What you have to do:
Search the listing for "vclk" and copy every line where it appears.

Data extract:

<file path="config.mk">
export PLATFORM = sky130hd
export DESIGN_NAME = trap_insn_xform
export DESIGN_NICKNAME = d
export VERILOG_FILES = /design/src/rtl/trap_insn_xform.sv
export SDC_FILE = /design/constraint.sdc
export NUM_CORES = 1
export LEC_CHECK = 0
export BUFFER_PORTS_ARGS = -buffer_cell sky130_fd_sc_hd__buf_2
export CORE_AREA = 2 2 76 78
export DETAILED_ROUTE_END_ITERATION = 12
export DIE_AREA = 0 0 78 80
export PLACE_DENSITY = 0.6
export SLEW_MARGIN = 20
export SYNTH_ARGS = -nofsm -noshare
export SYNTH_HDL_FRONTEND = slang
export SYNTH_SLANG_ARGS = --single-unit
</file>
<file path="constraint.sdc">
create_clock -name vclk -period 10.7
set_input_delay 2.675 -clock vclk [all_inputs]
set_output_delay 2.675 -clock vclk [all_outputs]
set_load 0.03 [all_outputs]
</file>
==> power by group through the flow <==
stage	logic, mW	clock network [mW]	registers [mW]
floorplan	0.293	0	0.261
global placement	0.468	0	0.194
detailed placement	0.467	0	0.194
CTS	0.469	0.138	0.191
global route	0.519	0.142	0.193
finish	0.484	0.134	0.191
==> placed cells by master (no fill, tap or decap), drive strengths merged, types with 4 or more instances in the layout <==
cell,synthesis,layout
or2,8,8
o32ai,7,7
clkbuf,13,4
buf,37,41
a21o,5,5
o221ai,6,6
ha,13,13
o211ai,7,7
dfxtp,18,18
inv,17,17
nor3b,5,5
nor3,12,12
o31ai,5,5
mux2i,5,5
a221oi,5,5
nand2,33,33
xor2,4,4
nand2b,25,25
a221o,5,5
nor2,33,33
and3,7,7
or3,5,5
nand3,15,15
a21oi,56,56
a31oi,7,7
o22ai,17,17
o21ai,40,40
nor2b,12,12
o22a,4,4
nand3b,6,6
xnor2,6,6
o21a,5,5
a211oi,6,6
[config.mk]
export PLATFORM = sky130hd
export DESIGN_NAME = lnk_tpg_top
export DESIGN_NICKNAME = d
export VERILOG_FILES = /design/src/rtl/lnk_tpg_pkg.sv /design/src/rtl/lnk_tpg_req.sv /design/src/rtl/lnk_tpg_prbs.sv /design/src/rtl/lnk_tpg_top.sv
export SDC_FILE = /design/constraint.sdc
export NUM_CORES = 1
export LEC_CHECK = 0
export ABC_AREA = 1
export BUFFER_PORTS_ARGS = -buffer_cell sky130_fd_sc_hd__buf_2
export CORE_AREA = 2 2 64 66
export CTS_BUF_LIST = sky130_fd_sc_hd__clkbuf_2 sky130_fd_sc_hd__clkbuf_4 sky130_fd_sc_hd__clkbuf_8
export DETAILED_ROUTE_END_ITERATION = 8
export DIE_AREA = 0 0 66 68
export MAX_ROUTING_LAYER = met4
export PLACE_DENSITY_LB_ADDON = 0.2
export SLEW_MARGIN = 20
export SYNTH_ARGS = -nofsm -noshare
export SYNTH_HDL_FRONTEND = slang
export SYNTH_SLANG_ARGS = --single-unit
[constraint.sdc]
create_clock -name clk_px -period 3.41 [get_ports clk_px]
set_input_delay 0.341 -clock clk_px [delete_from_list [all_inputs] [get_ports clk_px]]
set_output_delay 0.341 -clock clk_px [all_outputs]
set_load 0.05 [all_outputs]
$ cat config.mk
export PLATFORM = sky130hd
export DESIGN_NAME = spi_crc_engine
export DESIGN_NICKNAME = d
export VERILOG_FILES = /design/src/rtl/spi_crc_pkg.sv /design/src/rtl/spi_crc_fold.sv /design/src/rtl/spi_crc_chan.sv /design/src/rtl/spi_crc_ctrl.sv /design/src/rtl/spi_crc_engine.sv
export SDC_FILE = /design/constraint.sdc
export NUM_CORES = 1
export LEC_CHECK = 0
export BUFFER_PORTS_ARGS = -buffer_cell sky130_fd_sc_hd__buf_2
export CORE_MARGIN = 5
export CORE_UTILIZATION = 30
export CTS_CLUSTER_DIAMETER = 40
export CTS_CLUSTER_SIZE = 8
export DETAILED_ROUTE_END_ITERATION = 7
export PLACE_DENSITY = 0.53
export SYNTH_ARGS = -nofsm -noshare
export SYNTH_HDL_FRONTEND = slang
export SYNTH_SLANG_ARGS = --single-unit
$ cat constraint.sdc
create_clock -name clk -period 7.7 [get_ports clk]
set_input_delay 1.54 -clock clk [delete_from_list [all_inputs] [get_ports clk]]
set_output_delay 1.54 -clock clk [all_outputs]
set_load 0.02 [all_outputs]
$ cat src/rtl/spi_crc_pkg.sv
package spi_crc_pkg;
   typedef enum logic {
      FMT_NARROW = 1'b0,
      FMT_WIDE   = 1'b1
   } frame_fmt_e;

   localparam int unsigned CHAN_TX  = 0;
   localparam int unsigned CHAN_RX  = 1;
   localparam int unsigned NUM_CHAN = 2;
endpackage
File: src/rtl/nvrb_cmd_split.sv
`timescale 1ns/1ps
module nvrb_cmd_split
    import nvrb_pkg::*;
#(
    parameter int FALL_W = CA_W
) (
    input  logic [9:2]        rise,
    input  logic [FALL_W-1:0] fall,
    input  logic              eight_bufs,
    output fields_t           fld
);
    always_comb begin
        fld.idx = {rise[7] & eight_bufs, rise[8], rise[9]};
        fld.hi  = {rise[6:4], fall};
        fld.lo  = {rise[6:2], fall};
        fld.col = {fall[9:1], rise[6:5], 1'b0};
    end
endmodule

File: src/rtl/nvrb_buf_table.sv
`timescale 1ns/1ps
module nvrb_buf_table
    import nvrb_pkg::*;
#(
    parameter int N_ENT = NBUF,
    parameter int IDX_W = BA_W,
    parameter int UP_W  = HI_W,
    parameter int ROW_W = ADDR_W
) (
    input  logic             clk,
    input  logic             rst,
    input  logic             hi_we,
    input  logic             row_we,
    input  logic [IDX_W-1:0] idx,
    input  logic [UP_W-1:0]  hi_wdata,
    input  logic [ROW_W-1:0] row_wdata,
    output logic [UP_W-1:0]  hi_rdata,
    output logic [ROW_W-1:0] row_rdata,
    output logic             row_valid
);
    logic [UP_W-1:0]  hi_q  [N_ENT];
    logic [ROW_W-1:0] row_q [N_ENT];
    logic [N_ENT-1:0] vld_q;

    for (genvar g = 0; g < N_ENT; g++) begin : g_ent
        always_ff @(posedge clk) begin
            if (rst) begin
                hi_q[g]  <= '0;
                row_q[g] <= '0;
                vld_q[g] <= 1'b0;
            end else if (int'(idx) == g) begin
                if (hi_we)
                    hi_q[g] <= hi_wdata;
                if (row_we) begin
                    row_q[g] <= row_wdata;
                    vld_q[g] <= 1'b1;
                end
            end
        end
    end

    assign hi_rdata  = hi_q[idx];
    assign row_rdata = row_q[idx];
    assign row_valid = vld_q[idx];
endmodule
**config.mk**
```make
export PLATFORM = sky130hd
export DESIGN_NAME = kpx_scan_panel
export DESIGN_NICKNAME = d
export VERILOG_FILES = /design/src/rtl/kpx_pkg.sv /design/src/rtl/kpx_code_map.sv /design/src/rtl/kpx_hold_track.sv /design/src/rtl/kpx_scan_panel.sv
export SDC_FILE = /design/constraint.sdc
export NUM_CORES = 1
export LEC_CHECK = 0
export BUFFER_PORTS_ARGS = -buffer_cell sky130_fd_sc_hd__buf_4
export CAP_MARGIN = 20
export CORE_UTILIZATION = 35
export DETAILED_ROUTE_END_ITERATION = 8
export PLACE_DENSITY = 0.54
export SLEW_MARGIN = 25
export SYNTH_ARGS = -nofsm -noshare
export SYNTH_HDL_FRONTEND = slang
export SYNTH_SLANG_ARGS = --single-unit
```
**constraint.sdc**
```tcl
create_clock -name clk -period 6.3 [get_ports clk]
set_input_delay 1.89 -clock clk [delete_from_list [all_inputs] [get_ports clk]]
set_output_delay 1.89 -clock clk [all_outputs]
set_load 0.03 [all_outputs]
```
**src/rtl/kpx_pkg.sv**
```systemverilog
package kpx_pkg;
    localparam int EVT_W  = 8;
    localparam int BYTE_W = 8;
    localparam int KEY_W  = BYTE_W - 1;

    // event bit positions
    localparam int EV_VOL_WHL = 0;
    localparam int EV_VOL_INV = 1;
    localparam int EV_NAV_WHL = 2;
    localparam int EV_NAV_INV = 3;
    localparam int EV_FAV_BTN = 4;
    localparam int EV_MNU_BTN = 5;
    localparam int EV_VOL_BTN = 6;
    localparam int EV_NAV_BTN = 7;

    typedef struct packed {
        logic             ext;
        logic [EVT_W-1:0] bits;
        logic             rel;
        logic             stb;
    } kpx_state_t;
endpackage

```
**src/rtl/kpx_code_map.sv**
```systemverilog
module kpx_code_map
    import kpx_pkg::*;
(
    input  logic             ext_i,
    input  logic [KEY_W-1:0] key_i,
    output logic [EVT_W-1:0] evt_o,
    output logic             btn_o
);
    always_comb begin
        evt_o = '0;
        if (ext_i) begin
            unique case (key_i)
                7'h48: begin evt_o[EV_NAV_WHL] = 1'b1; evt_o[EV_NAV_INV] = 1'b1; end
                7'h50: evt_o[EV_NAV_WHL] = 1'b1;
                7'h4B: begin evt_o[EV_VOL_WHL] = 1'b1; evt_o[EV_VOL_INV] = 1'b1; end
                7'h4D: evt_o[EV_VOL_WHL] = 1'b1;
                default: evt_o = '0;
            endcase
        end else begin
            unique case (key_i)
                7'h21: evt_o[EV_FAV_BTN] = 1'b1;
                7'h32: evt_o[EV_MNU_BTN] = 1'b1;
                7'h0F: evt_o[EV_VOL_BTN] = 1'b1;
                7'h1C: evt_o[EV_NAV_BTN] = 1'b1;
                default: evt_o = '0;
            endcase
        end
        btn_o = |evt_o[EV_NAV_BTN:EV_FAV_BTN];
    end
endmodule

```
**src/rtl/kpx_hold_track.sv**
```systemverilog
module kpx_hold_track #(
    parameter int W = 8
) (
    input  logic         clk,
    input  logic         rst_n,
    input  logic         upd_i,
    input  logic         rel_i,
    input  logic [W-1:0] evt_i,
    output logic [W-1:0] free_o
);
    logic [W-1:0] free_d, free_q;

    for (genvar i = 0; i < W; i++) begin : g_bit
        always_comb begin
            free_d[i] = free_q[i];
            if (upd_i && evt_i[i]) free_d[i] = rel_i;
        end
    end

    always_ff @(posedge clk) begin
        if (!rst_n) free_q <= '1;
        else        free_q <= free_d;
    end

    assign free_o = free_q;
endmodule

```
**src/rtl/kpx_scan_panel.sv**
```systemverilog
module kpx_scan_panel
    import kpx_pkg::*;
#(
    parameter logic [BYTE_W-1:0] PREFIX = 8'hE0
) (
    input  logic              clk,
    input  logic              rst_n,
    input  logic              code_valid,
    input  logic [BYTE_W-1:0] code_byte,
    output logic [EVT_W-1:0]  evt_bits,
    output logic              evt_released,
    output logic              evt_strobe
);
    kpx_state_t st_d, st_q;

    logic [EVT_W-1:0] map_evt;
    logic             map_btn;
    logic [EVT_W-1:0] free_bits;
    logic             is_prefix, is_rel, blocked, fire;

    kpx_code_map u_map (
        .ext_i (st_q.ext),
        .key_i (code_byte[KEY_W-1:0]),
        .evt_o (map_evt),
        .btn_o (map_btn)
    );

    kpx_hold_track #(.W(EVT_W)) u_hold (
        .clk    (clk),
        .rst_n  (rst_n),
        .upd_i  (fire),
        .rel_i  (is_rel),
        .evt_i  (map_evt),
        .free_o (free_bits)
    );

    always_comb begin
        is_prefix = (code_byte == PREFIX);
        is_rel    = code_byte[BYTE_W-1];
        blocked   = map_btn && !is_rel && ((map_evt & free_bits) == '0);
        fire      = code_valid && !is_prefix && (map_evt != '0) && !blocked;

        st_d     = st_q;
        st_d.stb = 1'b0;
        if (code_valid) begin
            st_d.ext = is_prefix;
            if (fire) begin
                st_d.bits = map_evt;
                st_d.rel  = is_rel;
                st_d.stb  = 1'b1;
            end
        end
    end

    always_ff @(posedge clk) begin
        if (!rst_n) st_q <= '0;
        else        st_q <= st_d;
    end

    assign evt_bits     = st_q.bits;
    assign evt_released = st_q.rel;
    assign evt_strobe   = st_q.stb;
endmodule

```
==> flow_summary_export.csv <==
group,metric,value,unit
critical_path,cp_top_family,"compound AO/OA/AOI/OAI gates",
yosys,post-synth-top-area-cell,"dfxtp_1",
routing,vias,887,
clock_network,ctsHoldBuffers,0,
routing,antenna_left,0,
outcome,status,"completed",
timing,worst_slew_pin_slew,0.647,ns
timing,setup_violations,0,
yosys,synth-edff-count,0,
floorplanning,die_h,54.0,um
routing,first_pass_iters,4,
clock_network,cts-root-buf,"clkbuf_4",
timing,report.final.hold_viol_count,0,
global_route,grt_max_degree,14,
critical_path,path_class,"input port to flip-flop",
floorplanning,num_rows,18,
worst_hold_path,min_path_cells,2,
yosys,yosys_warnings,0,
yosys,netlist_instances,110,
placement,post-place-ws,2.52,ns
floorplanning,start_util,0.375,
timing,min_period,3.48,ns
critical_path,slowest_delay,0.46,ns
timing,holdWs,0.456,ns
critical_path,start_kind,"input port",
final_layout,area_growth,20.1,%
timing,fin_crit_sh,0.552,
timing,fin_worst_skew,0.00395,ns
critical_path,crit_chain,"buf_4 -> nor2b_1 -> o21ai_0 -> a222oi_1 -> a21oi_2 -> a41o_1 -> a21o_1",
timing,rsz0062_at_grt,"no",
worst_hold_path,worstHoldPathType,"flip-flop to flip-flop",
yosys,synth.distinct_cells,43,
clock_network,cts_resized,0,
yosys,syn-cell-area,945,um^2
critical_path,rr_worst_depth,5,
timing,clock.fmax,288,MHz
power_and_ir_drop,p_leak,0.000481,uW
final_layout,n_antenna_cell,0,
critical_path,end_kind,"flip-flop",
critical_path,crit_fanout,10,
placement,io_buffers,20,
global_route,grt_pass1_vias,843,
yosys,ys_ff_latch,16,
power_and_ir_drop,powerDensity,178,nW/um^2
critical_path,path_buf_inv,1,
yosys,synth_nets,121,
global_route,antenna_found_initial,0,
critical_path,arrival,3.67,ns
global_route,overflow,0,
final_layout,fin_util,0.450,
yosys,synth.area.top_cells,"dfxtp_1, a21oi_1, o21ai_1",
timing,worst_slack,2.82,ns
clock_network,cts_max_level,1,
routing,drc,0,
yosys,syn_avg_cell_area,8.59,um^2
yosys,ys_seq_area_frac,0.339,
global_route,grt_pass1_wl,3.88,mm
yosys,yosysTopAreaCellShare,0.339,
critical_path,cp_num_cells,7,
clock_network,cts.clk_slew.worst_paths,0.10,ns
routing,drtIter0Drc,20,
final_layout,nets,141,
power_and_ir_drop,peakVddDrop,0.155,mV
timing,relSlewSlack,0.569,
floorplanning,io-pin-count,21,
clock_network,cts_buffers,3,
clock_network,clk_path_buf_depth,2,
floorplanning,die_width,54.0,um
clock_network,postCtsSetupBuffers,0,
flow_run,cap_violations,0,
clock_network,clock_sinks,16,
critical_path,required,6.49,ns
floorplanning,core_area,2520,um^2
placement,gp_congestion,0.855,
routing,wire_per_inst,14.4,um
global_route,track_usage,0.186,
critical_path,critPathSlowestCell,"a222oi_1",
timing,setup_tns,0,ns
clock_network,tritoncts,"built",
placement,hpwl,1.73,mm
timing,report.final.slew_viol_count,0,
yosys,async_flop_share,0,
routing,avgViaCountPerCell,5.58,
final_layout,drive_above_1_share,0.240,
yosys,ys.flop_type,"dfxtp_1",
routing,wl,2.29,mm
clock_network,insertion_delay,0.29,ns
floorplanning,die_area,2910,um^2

Result of this task:
create_clock -name vclk -period 10.7
set_input_delay 2.675 -clock vclk [all_inputs]
set_output_delay 2.675 -clock vclk [all_outputs]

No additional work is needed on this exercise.